▶ TASK ITEM
Would you restate word for word the lines of the listing, beginning at the first and ending with the line that holds "assign dec_sgnj = (f7hi"?

THE DATA section start

This design comes from an exercise in tuning for small area on the open sky130 flow, not from production work.
Function was checked by simulation only, so behaviour that the tests miss may differ from the original.
Power is estimated from default activity; no workload was simulated. No driver is modelled on the clock port, so clocking that relies on it looks cheaper here than on a real chip.

==> flow/config.mk <==
export PLATFORM = sky130hd
export DESIGN_NAME = fpu_lite
export DESIGN_NICKNAME = fpu_lite
export VERILOG_FILES = /design/flow/design.v
export SDC_FILE = /design/flow/constraint.sdc
export NUM_CORES = 4
export LEC_CHECK = 0
export CAP_MARGIN = 20
export CORE_MARGIN = 2
export CORE_UTILIZATION = 60
export CTS_CLUSTER_DIAMETER = 100
export CTS_CLUSTER_SIZE = 30
export GPL_TIMING_DRIVEN = 1
export SETUP_SLACK_MARGIN = 0.3
export SLEW_MARGIN = 20
export SYNTH_HIERARCHICAL = 1
export SYNTH_MINIMUM_KEEP_SIZE = 0
==> flow/constraint.sdc <==
create_clock -name core_clock -period 4.5 [get_ports {clk_i}]
set_input_delay 0.9000 -clock core_clock [delete_from_list [all_inputs] [get_ports {clk_i}]]
set_output_delay 0.9000 -clock core_clock [all_outputs]
set_load 0.01 [all_outputs]
==> flow/design.v <==
`timescale 1ns/10ps
module fpu_lite (
  input  logic        clk_i,
  input  logic        reset_i,
  input  logic        issue_valid_i,
  output logic        issue_ready_o,
  input  logic [31:0] issue_instr_i,
  input  logic [31:0] issue_int_op_i,
  output logic        issue_accept_o,
  output logic        result_valid_o,
  input  logic        result_ready_i,
  output logic [31:0] result_data_o,
  output logic [4:0]  result_rd_o,
  output logic        result_we_o
);
  logic p_q;
  always_ff @(posedge clk_i) p_q <= ~(p_q | reset_i);
  logic [4:0] rd, rs1, rs2;
  logic [2:0] f3;
  logic [4:0] f7hi;
  assign rd   = issue_instr_i[11:7];
  assign f3   = issue_instr_i[14:12];
  assign rs1  = issue_instr_i[19:15];
  assign rs2  = issue_instr_i[24:20];
  assign f7hi = issue_instr_i[31:27];
  logic base_ok, dec_sgnj, dec_mvxw, dec_mvwx;
  assign base_ok  = (issue_instr_i[6:0] == 7'b1010011) && (issue_instr_i[26:25] == 2'b00);
  assign dec_sgnj = (f7hi == 5'b00100) && (f3[2] == 1'b0) && (f3[1:0] != 2'b11);
  assign dec_mvxw = (f7hi == 5'b11100) && (f3 == 3'b000) && (rs2 == 5'b0);
  assign dec_mvwx = (f7hi == 5'b11110) && (f3 == 3'b000) && (rs2 == 5'b0);
  assign issue_accept_o = base_ok && (dec_sgnj || dec_mvxw || dec_mvwx);
  logic is_wx, is_xw, is_sgnj;
  assign is_wx   = issue_instr_i[28];
  assign is_xw   = issue_instr_i[31] & ~issue_instr_i[28];
  assign is_sgnj = ~issue_instr_i[31];
  logic       ex_valid_q, ex_xw_q;
  logic [4:0] ex_rd_q;
  logic       res_valid_q, res_xw_q;
  logic [4:0] res_rd_q;
  logic advance, fire, fire_fp;
  assign advance = ~res_valid_q | result_ready_i;
  assign fire    = issue_valid_i & issue_accept_o & advance;
  logic wr_sgnj, wr_mvwx;
  assign wr_sgnj = (f7hi == 5'b00100) & ~f3[2] & ~(f3[1] & f3[0]);
  assign wr_mvwx = (f7hi == 5'b11110) & (f3 == 3'b000) & (rs2 == 5'b0);
  assign fire_fp = issue_valid_i & advance & base_ok & (wr_sgnj | wr_mvwx);
  assign issue_ready_o = advance;
  always_ff @(posedge clk_i) begin
    if (reset_i) begin
      ex_valid_q    <= 1'b0;
      res_valid_q   <= 1'b0;
    end else if (advance) begin
      ex_valid_q    <= issue_valid_i & issue_accept_o;
      res_valid_q   <= ex_valid_q;
    end
  end
  always_ff @(posedge clk_i) begin
    if (advance) begin
      ex_xw_q  <= is_xw;
      ex_rd_q  <= rd;
      res_xw_q <= ex_xw_q;
      res_rd_q <= ex_rd_q;
    end
  end
  logic [31:0][31:0] rf_q;
  logic [31:0]       ex_q;
  logic [1:0][31:0] rsel_h, rnsel_h;
  logic [3:0]       wlo;
  logic [7:0]       whi;
  logic [3:0]       wlo_n;
  logic [7:0]       whi_n;
  fpu_lite_predec i_wpre (.a(rd), .en(fire_fp), .force1(reset_i), .lo(wlo), .hi(whi),
                          .lo_n(wlo_n), .hi_n(whi_n));
  for (genvar h = 0; h < 2; h++) begin : gen_half
    fpu_lite_rowdec i_rowdec (.lo(wlo), .hi(whi), .lo_n(wlo_n), .hi_n(whi_n),
                              .sel(rsel_h[h]), .nsel(rnsel_h[h]));
  end
  logic [31:0]      cln;
  logic [3:0][31:0] col_h;
  logic             nreset;
  assign nreset = ~reset_i;
  for (genvar q = 0; q < 4; q++) begin : gen_quarter
    for (genvar j = 0; j < 32; j++) begin : gen_col
      fpu_lite_nand2 i_col (.a(cln[j]), .b(nreset), .y(col_h[q][j]));
    end
  end
  logic [31:0][31:0] rf_d;
  for (genvar k = 0; k < 32; k++) begin : gen_rf_row
    for (genvar j = 0; j < 32; j++) begin : gen_rf_bit
      fpu_lite_oai22 i_cell (.a0(rnsel_h[j / 16][k]), .a1(col_h[k / 8][j]), .b0(rf_q[k][j]),
                             .b1(rsel_h[j / 16][k]), .y(rf_d[k][j]));
    end
  end
  always_ff @(posedge clk_i) rf_q <= rf_d;
  logic [1:0][31:0] sel1_h;
  logic [3:0]       rlo;
  logic [7:0]       rhi;
  logic [3:0]       rlo_n;
  logic [7:0]       rhi_n;
  fpu_lite_predec i_rpre (.a(rs1), .en(~is_wx), .force1(1'b0), .lo(rlo), .hi(rhi),
                          .lo_n(rlo_n), .hi_n(rhi_n));
  for (genvar h = 0; h < 2; h++) begin : gen_sel1
    fpu_lite_seldec i_seldec (.lo_n(rlo_n), .hi_n(rhi_n), .sel(sel1_h[h]));
  end
  logic [31:0] ip;
  assign ip = issue_int_op_i ^ {32{p_q}};
  logic [31:0] raw1n;
  for (genvar j = 0; j < 32; j++) begin : gen_rd_bit
    logic [32:0] rsel;
    assign rsel = {is_wx, sel1_h[j / 16]};
    logic [32:0] rv;
    logic [10:0] g;
    logic [2:0]  n;
    for (genvar k = 0; k < 32; k++) begin : gen_rv
      assign rv[k] = rf_q[k][j];
    end
    assign rv[32] = ip[j];
    for (genvar m = 0; m < 11; m++) begin : gen_g
      fpu_lite_aoi222 i_g (.a0(rsel[3*m]), .b0(rv[3*m]), .a1(rsel[3*m+1]), .b1(rv[3*m+1]),
                           .a2(rsel[3*m+2]), .b2(rv[3*m+2]), .y(g[m]));
    end
    fpu_lite_nand4 i_n0 (.a(g[0]), .b(g[1]), .c(g[2]),  .d(g[3]),  .y(n[0]));
    fpu_lite_nand4 i_n1 (.a(g[4]), .b(g[5]), .c(g[6]),  .d(g[7]),  .y(n[1]));
    fpu_lite_nand3 i_n2 (.a(g[8]), .b(g[9]), .c(g[10]), .y(n[2]));
    fpu_lite_nor3  i_o  (.a(n[0]), .b(n[1]), .c(n[2]), .y(raw1n[j]));
  end
  logic [31:0] sgn_col;
  always_comb begin
    for (int k = 0; k < 32; k++) sgn_col[k] = rf_q[k][31];
  end
  logic raw2;
  assign raw2 = sgn_col[rs2];
  logic op_j, op_jn, op_x, t0n, t1n;
  assign op_j  = is_sgnj & ~f3[1] & ~f3[0];
  assign op_jn = is_sgnj & ~f3[1] &  f3[0];
  assign op_x  = is_sgnj &  f3[1];
  assign t0n = ~((op_j & raw2) | (op_jn & ~raw2) | (op_x & (raw2 ^ p_q)));
  assign t1n = ~((op_j & raw2) | (op_jn & ~raw2) | (op_x & ~(raw2 ^ p_q)) | ~is_sgnj);
  assign cln[30:0] = raw1n[30:0];
  fpu_lite_mux2 i_sgn (.s(raw1n[31]), .a(t0n), .b(t1n), .y(cln[31]));
  logic hold, load;
  assign hold = res_valid_q & ~result_ready_i;
  assign load = ~hold;
  logic [31:0] res_q, ex_d, res_d;
  for (genvar j = 0; j < 32; j++) begin : gen_pipe_bit
    fpu_lite_oai22 i_ex  (.a0(hold), .a1(col_h[0][j]), .b0(ex_q[j]), .b1(load), .y(ex_d[j]));
    fpu_lite_oai22 i_res (.a0(hold), .a1(ex_q[j]), .b0(res_q[j]), .b1(load), .y(res_d[j]));
  end
  always_ff @(posedge clk_i) begin
    ex_q  <= ex_d;
    res_q <= res_d;
  end
  assign result_valid_o = res_valid_q;
  assign result_data_o  = res_q ^ {32{p_q}};
  assign result_rd_o    = res_rd_q;
  assign result_we_o    = res_xw_q;
endmodule
module fpu_lite_predec (input logic [4:0] a, input logic en, force1,
                        output logic [3:0] lo, output logic [7:0] hi,
                        output logic [3:0] lo_n, output logic [7:0] hi_n);
  for (genvar i = 0; i < 4; i++) begin : gen_lo
    assign lo[i]   = force1 | (en & (a[1:0] == i));
    assign lo_n[i] = ~lo[i];
  end
  for (genvar i = 0; i < 8; i++) begin : gen_hi
    assign hi[i]   = force1 | (a[4:2] == i);
    assign hi_n[i] = ~hi[i];
  end
endmodule
module fpu_lite_rowdec (input logic [3:0] lo, lo_n, input logic [7:0] hi, hi_n,
                        output logic [31:0] sel, nsel);
  for (genvar k = 0; k < 32; k++) begin : gen_row
    assign sel[k]  = ~(lo_n[k % 4] | hi_n[k / 4]);
    assign nsel[k] = ~(lo[k % 4] & hi[k / 4]);
  end
endmodule
module fpu_lite_seldec (input logic [3:0] lo_n, input logic [7:0] hi_n, output logic [31:0] sel);
  for (genvar k = 0; k < 32; k++) begin : gen_sel
    assign sel[k] = ~(lo_n[k % 4] | hi_n[k / 4]);
  end
endmodule
module fpu_lite_nand2 (input logic a, b, output logic y);
  assign y = ~(a & b);
endmodule
module fpu_lite_nor3 (input logic a, b, c, output logic y);
  assign y = ~(a | b | c);
endmodule
module fpu_lite_mux2 (input logic s, a, b, output logic y);
  assign y = s ? a : b;
endmodule
module fpu_lite_oai22 (input logic a0, a1, b0, b1, output logic y);
  assign y = ~((a0 | a1) & (b0 | b1));
endmodule
module fpu_lite_aoi222 (input logic a0, b0, a1, b1, a2, b2, output logic y);
  assign y = ~((a0 & b0) | (a1 & b1) | (a2 & b2));
endmodule
module fpu_lite_aoi22 (input logic a0, b0, a1, b1, output logic y);
  assign y = ~((a0 & b0) | (a1 & b1));
endmodule
module fpu_lite_nand4 (input logic a, b, c, d, output logic y);
  assign y = ~(a & b & c & d);
endmodule
module fpu_lite_nand3 (input logic a, b, c, output logic y);
  assign y = ~(a & b & c);
endmodule
==> flow/flow/run.sh <==
#!/bin/bash
set -euo pipefail
bash standard.sh synth > log_synth.txt 2>&1
export BUFFER_PORTS_ARGS="-buffer_cell sky130_fd_sc_hd__buf_1"
export CTS_ARGS="-sink_clustering_enable -repair_clock_nets -sink_clustering_size 30 -sink_clustering_max_diameter 100 -dont_use_dummy_load"
bash standard.sh floorplan > log_floorplan.txt 2>&1
bash standard.sh place > log_place.txt 2>&1
bash standard.sh cts > log_cts.txt 2>&1
bash standard.sh route > log_route.txt 2>&1
bash standard.sh finish > log_finish.txt 2>&1
test -f out/final.def
==> flow/standard.sh <==
#!/bin/bash
# synth_recipe.tcl (not shown) runs the flow's synth.tcl, then flattens the netlist and writes it again
# the make line also repeats each setting of config.mk as NAME=value (left out here)
make -C /OpenROAD-flow-scripts/flow DESIGN_CONFIG=/design/flow/config.mk WORK_HOME=/design/flow/orfs CLKGATE_MAP_FILE= SYNTH_SCRIPT=/design/flow/synth_recipe.tcl "${@:-finish}"
==> results of run 1 <==
-- area by class of cell --
class                           instances  area, µm²
Multi-Input combinational cell       2061      13900
Tap cell                              782        978
Sequential cell                      1103      22200
Timing Repair Buffer                  256       1560
Inverter                               12       46.3
Clock buffer                           42       1050
Fill cell                            4760      20400
-- worst paths after layout --
| check | slack [ps] | start | endpoint |
|---|---|---|---|
| setup / recovery | 450 | issue_instr_i[15] | rf_q[187]$_DFF_P_ |
| hold / removal | 430 | ex_rd_q[4]$_DFFE_PN_ | res_rd_q[4]$_DFFE_PN_ |
| setup reg to reg | 1320 | p_q$_DFF_P_ | rf_q[187]$_DFF_P_ |
| hold reg to reg | 430 | ex_rd_q[4]$_DFFE_PN_ | res_rd_q[4]$_DFFE_PN_ |
-- layer usage --
layer | global-route usage [%] | share of wire (%) | routed length, µm | up-vias
li1 | - | - | - | 14200
met1 | 51.3 | 42 | 49400 | 15900
met2 | 52.2 | 43 | 49800 | 2062
met3 | 11.0 | 13 | 15500 | 152
met4 | 5.89 | 1.4 | 1640 | 2
met5 | 0 | 0.011 | 13 | -
-- flip-flops by register name (all words and copies together), names as in the netlist --
signal	count
rf_q	1024
p_q	1
res_q	32
ex_q	32
ex_rd_q	5
ex_valid_q	1
ex_xw_q	1
res_rd_q	5
res_valid_q	1
res_xw_q	1
-- power groups by stage --
stage          logic (µW)  clock network [µW]  registers (µW)
4_1_cts              2680                4590           11800
5_1_grt              2960                4920           11900
6_report             2800                4540           11800
2_1_floorplan        1760                   0           11800
3_5_place_dp         2680                   0           12000
3_3_place_gp         2580                   0           11900
-- stage by stage --
stage / hold slack, ps / setup WS, ps
after floorplan: 400 / 957
after global routing: 436 / 399
after global placement: 401 / 146
after detailed placement: 405 / 162
after CTS: 430 / 798
final: 430 / 455
-- cell usage in the layout, fill, tap and decap left out, types with 3 or more instances in the layout --
| cell type | instances |
|---|---|
| dfxtp_1 | 1090 |
| o22ai_1 | 1088 |
| a222oi_1 | 352 |
| nand2_1 | 199 |
| buf_4 | 145 |
| nor2_1 | 119 |
| buf_1 | 107 |
| nand4_1 | 66 |
| xor2_1 | 64 |
| clkbuf_16 | 42 |
| nand3_1 | 33 |
| nor3_2 | 32 |
| nor2_2 | 19 |
| a21oi_1 | 16 |
| edfxtp_1 | 12 |
| inv_1 | 10 |
| a21o_1 | 7 |
| mux2i_1 | 6 |
| nor3_1 | 5 |
| mux4_1 | 5 |
| nor2b_1 | 4 |
| a31oi_2 | 4 |
| a31oi_1 | 4 |
| o21bai_1 | 3 |
| conb_1 | 3 |
| buf_12 | 3 |
==> impl_metrics.toml, run 1 <==
[run_status]
status = "timing/DRC/antenna clean"

[clock_tree]
cts_resized = 0
cts_made_buffers = 42
clockBufferDepth = 3
clk_latency_ps = 630
cts_setup_buffers = 0
clkSlewWorstSetupHoldPaths_ps = 120
root_buffer = "clkbuf_16"
cts_tree = "yes"
holdBufCountCts = 0
htree_levels = 2
cts_sinks = 1103

[place]
place_area_um2 = 38600
gp_congestion = 0.921
place_inst = 4212
dp_hpwl_um = 81600
io_buffers = 108

[routing]
vias = 32300
routed_via_density = 7.60
drc = 0
routed_wirelength_um = 116000
drt_iter0_drc = 5598
wl_per_cell_um = 27.3
ant_nets = 0
drt_pre_antenna_iters = 8

[power]
p_int_uw = 13800
vdd_drop_max_uv = 379
power_frac_clock_pct = 23.7
seqPwrFrac_pct = 61.7
p_total_uw = 19200
leakagePower_uw = 0.0141
pwr-share-comb_pct = 14.6
switching_share_pct = 27.7
powerDensity_nw_per_um2 = 482
power.switching_uw = 5310

[critical_path]
end_kind = "register"
critical_path_class = "input port to register"
critPathTopFamily = "simple AND/OR/NAND/NOR gates"
crit_path_max_fanout = 16
worstPathRequired_ps = 5040
path_buf_inv = 4
max_stage_delay_ps = 610
critPathArrivalTime_ps = 4590
path_depth = 11
startpoint_type = "input port"
path_cells = "buf_1 -> inv_1 -> a31oi_2 -> buf_12 -> nor2_1 -> buf_4 -> a222oi_1 -> nand4_1 -> nor3_2 -> nand2_1 -> o22ai_1"
cp_slowest_cell = "nor3_2"
r2r_cells = 6

[timing]
hold_viol = 0
tightest_slew_ps = 1130
timing.final.crit_share_pct = 89.9
fin_worst_skew_ps = 29.9
finalMaxSlewViolations = 0
fin_crit_ps = 4050
clock.fmax_mhz = 247
finalSetupViolations = 0
tns_ps = 0
relSlewSlack_pct = 24.3
rsz0062_at_grt = "no"

[global_route]
grt_pass1_wl_um = 176000
groute.usage.overall_pct = 35.2
grt_pass1_vias = 29700
grt_overflow = 0
antenna_found_initial = 1
grt_max_degree = 73

[synthesis]
synthCells = 3215
synth_area_um2 = 36300
avgSynthCellArea_um2 = 11.3
synth-warning-count = 7

[layout]
area_delta_synth_final_pct = 9.43
fin_cells = 4256
layout.nets = 3544
diodes = 0
layout-drive-gt1-share_pct = 7.63
stdcell_area_um2 = 39700
utilization_pct = 66.0

[floorplan]
die_h_um = 250
num_io_pins = 109
die_w_um = 250
coreArea_um2 = 60100
start_util_pct = 60.4
die-area_um2 = 62500
rows = 90

[job]
cap_viol_max_count = 0

[hold_path]
hold_class = "register to register"
hold_path_depth = 0
==> inputs of run 2 (changes only) <==
--- a/flow/design.v
+++ b/flow/design.v
@@ -65,5 +65,6 @@
   logic [31:0][31:0] rf_q;
   logic [31:0]       ex_q;
-  logic [1:0][31:0] rsel_h, rnsel_h;
+  logic [3:0][31:0] rsel_h;
+  logic [1:0][31:0] rnsel_h;
   logic [3:0]       wlo;
   logic [7:0]       whi;
@@ -72,7 +73,9 @@
   fpu_lite_predec i_wpre (.a(rd), .en(fire_fp), .force1(reset_i), .lo(wlo), .hi(whi),
                           .lo_n(wlo_n), .hi_n(whi_n));
+  for (genvar h = 0; h < 4; h++) begin : gen_wq
+    fpu_lite_seldec i_rowdec (.lo_n(wlo_n), .hi_n(whi_n), .sel(rsel_h[h]));
+  end
   for (genvar h = 0; h < 2; h++) begin : gen_half
-    fpu_lite_rowdec i_rowdec (.lo(wlo), .hi(whi), .lo_n(wlo_n), .hi_n(whi_n),
-                              .sel(rsel_h[h]), .nsel(rnsel_h[h]));
+    fpu_lite_nseldec i_nrowdec (.lo(wlo), .hi(whi), .nsel(rnsel_h[h]));
   end
   logic [31:0]      cln;
@@ -89,9 +92,9 @@
     for (genvar j = 0; j < 32; j++) begin : gen_rf_bit
       fpu_lite_oai22 i_cell (.a0(rnsel_h[j / 16][k]), .a1(col_h[k / 8][j]), .b0(rf_q[k][j]),
-                             .b1(rsel_h[j / 16][k]), .y(rf_d[k][j]));
+                             .b1(rsel_h[j / 8][k]), .y(rf_d[k][j]));
     end
   end
   always_ff @(posedge clk_i) rf_q <= rf_d;
-  logic [1:0][31:0] sel1_h;
+  logic [3:0][31:0] sel1_h;
   logic [3:0]       rlo;
   logic [7:0]       rhi;
@@ -100,5 +103,5 @@
   fpu_lite_predec i_rpre (.a(rs1), .en(~is_wx), .force1(1'b0), .lo(rlo), .hi(rhi),
                           .lo_n(rlo_n), .hi_n(rhi_n));
-  for (genvar h = 0; h < 2; h++) begin : gen_sel1
+  for (genvar h = 0; h < 4; h++) begin : gen_sel1
     fpu_lite_seldec i_seldec (.lo_n(rlo_n), .hi_n(rhi_n), .sel(sel1_h[h]));
   end
@@ -108,5 +111,5 @@
   for (genvar j = 0; j < 32; j++) begin : gen_rd_bit
     logic [32:0] rsel;
-    assign rsel = {is_wx, sel1_h[j / 16]};
+    assign rsel = {is_wx, sel1_h[j / 8]};
     logic [32:0] rv;
     logic [10:0] g;
@@ -168,8 +171,6 @@
   end
 endmodule
-module fpu_lite_rowdec (input logic [3:0] lo, lo_n, input logic [7:0] hi, hi_n,
-                        output logic [31:0] sel, nsel);
-  for (genvar k = 0; k < 32; k++) begin : gen_row
-    assign sel[k]  = ~(lo_n[k % 4] | hi_n[k / 4]);
+module fpu_lite_nseldec (input logic [3:0] lo, input logic [7:0] hi, output logic [31:0] nsel);
+  for (genvar k = 0; k < 32; k++) begin : gen_nsel
     assign nsel[k] = ~(lo[k % 4] & hi[k / 4]);
   end
--- a/flow/config.mk
+++ b/flow/config.mk
@@ -8,5 +8,5 @@
 export CAP_MARGIN = 20
 export CORE_MARGIN = 2
-export CORE_UTILIZATION = 60
+export CORE_UTILIZATION = 70
 export CTS_CLUSTER_DIAMETER = 100
 export CTS_CLUSTER_SIZE = 30
==> run 2 against run 1 <==
Still clean on timing, DRC and antenna. Cell area fell by 0.66%. Register-to-register slack got worse by 320 ps. Clock power barely moved. Worst setup slack got worse by 170 ps. First-iteration DRC count rose by 16%. Clock skew barely moved. Sequential share of layout area rose by 0.37 points. Wire length rose by 1.6%. Final cell count fell by 1.4%. Non-clock buffer count fell by 94. Clock-buffer cell count did not move. Sequential power barely moved. Critical endpoint is now rf_q[985]$_DFF_P_.
==> impl_metrics.toml, run 2 <==
[run_status]
status = "timing/DRC/antenna clean"

[layout]
layout.nets = 3578
layout-drive-gt1-share_pct = 4.48
largest_register = "rf_q"
nFillCells = 3671
largest_reg_flops = 1024
layout_common_cells = "dfxtp_1, o22ai_1, a222oi_1, nor2_1, nand2_1"
reg_top3 = "rf_q (1024), ex_q (32), res_q (32)"
area_delta_synth_final_pct = 6.62
final_common_cell = "dfxtp_1"
seqCellArea_um2 = 22200
diodes = 0
multiInputGateArea_um2 = 14400

[clock_tree]
htree_levels = 2
clk_latency_ps = 630
root_buffer = "clkbuf_16"
cts_sinks = 1103
cts_resized = 0
clkSlewWorstSetupHoldPaths_ps = 110
cts_made_buffers = 42
cts_tree = "yes"
holdBufCountCts = 0
clockBufferDepth = 3
cts_setup_buffers = 0

[timing]
finalMaxSlewViolations = 0
fin_worst_skew_ps = 30.2
clock.fmax_mhz = 237
timing.final.crit_share_pct = 93.7
finalSetupViolations = 0
tns_ps = 0
tightest_slew_ps = 1040
layout_setup_ws_ps = 281
relSlewSlack_pct = 30.6
hold_viol = 0
rsz0062_at_grt = "no"
fin_crit_ps = 4220

[critical_path]
worstPathRequired_ps = 5040
critical_path_class = "input port to register"
critPathArrivalTime_ps = 4760
startpoint_type = "input port"
crit_path_max_fanout = 26
end_kind = "register"

[global_route]
grt_pass1_wl_um = 178000
grt_overflow = 0
grt_pass1_vias = 30700
grt_max_degree = 65
groute.usage.overall_pct = 41.5
antenna_found_initial = 2

[hold_path]
hold_class = "register to register"

[job]
cap_viol_max_count = 0

[power]
leakagePower_uw = 0.0139
powerDensity_nw_per_um2 = 486
vdd_drop_max_uv = 443

[place]
dp_hpwl_um = 84700
place_ws_ps = 67.1
io_buffers = 108
gp_congestion = 0.995

[floorplan]
coreArea_um2 = 52400
die_w_um = 234
rows = 84
die-area_um2 = 54700
start_util_pct = 70.6
num_io_pins = 109
die_h_um = 234

[routing]
routed_wirelength_um = 118000
drc = 0
ant_nets = 0
drt_pre_antenna_iters = 12
routed_via_density = 7.92
vias = 33200
wl_per_cell_um = 28.2
drt_iter0_drc = 6517

[synthesis]
synthCells = 3359
synth_area_um2 = 37000
synth-warning-count = 7
avgSynthCellArea_um2 = 11.0
## run 2: final cells by class
class | instances | area share [%]
sequential | 1103 | 56.3
tap | 688 | 2.18
multi-input combinational | 2189 | 36.5
timing repair buffer | 162 | 2.25
clock buffer | 42 | 2.66
inverter | 12 | 0.117
## run 2: final timing paths
| kind | from | to | slack [ps] | cells past startpoint |
|---|---|---|---|---|
| setup / recovery | issue_instr_i[15] | rf_q[985]$_DFF_P_ | 280 | 10 |
| hold / removal | ex_rd_q[4]$_DFFE_PN_ | res_rd_q[4]$_DFFE_PN_ | 440 | 0 |
| setup reg to reg | p_q$_DFF_P_ | rf_q[895]$_DFF_P_ | 1000 | 7 |
| hold reg to reg | ex_rd_q[4]$_DFFE_PN_ | res_rd_q[4]$_DFFE_PN_ | 440 | 0 |
## run 2: power breakdown
group          switching [µW]  total, µW  internal [µW]
Sequential                755      11800          11100
Clock                    2850       4550           1700
Combinational            1790       2800           1010
Total                    5400      19200          13800
## run 2: worst max-delay path, stage by stage
cell      delay (ps)
buf_1            470
inv_1            400
a31oi_4          290
buf_12           300
nor2_1           210
a222oi_1         530
nand4_1          300
nor3_2           620
nand2_1          420
o22ai_1          270
## run 2: metal layers
| layer | share of wire (%) | vias up | wire, µm | track usage (%) |
|---|---|---|---|---|
| met5 | 0.021 | - | 25 | 0 |
| met4 | 2.9 | 4 | 3470 | 12.2 |
| met3 | 15 | 298 | 17400 | 12.4 |
| met2 | 42 | 2504 | 49600 | 60.3 |
| met1 | 40 | 16000 | 47700 | 59.9 |
| li1 | - | 14400 | - | - |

THE DATA section end

▶ TASK OUTPUT
This design comes from an exercise in tuning for small area on the open sky130 flow, not from production work.
Function was checked by simulation only, so behaviour that the tests miss may differ from the original.
Power is estimated from default activity; no workload was simulated. No driver is modelled on the clock port, so clocking that relies on it looks cheaper here than on a real chip.

==> flow/config.mk <==
export PLATFORM = sky130hd
export DESIGN_NAME = fpu_lite
export DESIGN_NICKNAME = fpu_lite
export VERILOG_FILES = /design/flow/design.v
export SDC_FILE = /design/flow/constraint.sdc
export NUM_CORES = 4
export LEC_CHECK = 0
export CAP_MARGIN = 20
export CORE_MARGIN = 2
export CORE_UTILIZATION = 60
export CTS_CLUSTER_DIAMETER = 100
export CTS_CLUSTER_SIZE = 30
export GPL_TIMING_DRIVEN = 1
export SETUP_SLACK_MARGIN = 0.3
export SLEW_MARGIN = 20
export SYNTH_HIERARCHICAL = 1
export SYNTH_MINIMUM_KEEP_SIZE = 0
==> flow/constraint.sdc <==
create_clock -name core_clock -period 4.5 [get_ports {clk_i}]
set_input_delay 0.9000 -clock core_clock [delete_from_list [all_inputs] [get_ports {clk_i}]]
set_output_delay 0.9000 -clock core_clock [all_outputs]
set_load 0.01 [all_outputs]
==> flow/design.v <==
`timescale 1ns/10ps
module fpu_lite (
  input  logic        clk_i,
  input  logic        reset_i,
  input  logic        issue_valid_i,
  output logic        issue_ready_o,
  input  logic [31:0] issue_instr_i,
  input  logic [31:0] issue_int_op_i,
  output logic        issue_accept_o,
  output logic        result_valid_o,
  input  logic        result_ready_i,
  output logic [31:0] result_data_o,
  output logic [4:0]  result_rd_o,
  output logic        result_we_o
);
  logic p_q;
  always_ff @(posedge clk_i) p_q <= ~(p_q | reset_i);
  logic [4:0] rd, rs1, rs2;
  logic [2:0] f3;
  logic [4:0] f7hi;
  assign rd   = issue_instr_i[11:7];
  assign f3   = issue_instr_i[14:12];
  assign rs1  = issue_instr_i[19:15];
  assign rs2  = issue_instr_i[24:20];
  assign f7hi = issue_instr_i[31:27];
  logic base_ok, dec_sgnj, dec_mvxw, dec_mvwx;
  assign base_ok  = (issue_instr_i[6:0] == 7'b1010011) && (issue_instr_i[26:25] == 2'b00);
  assign dec_sgnj = (f7hi == 5'b00100) && (f3[2] == 1'b0) && (f3[1:0] != 2'b11);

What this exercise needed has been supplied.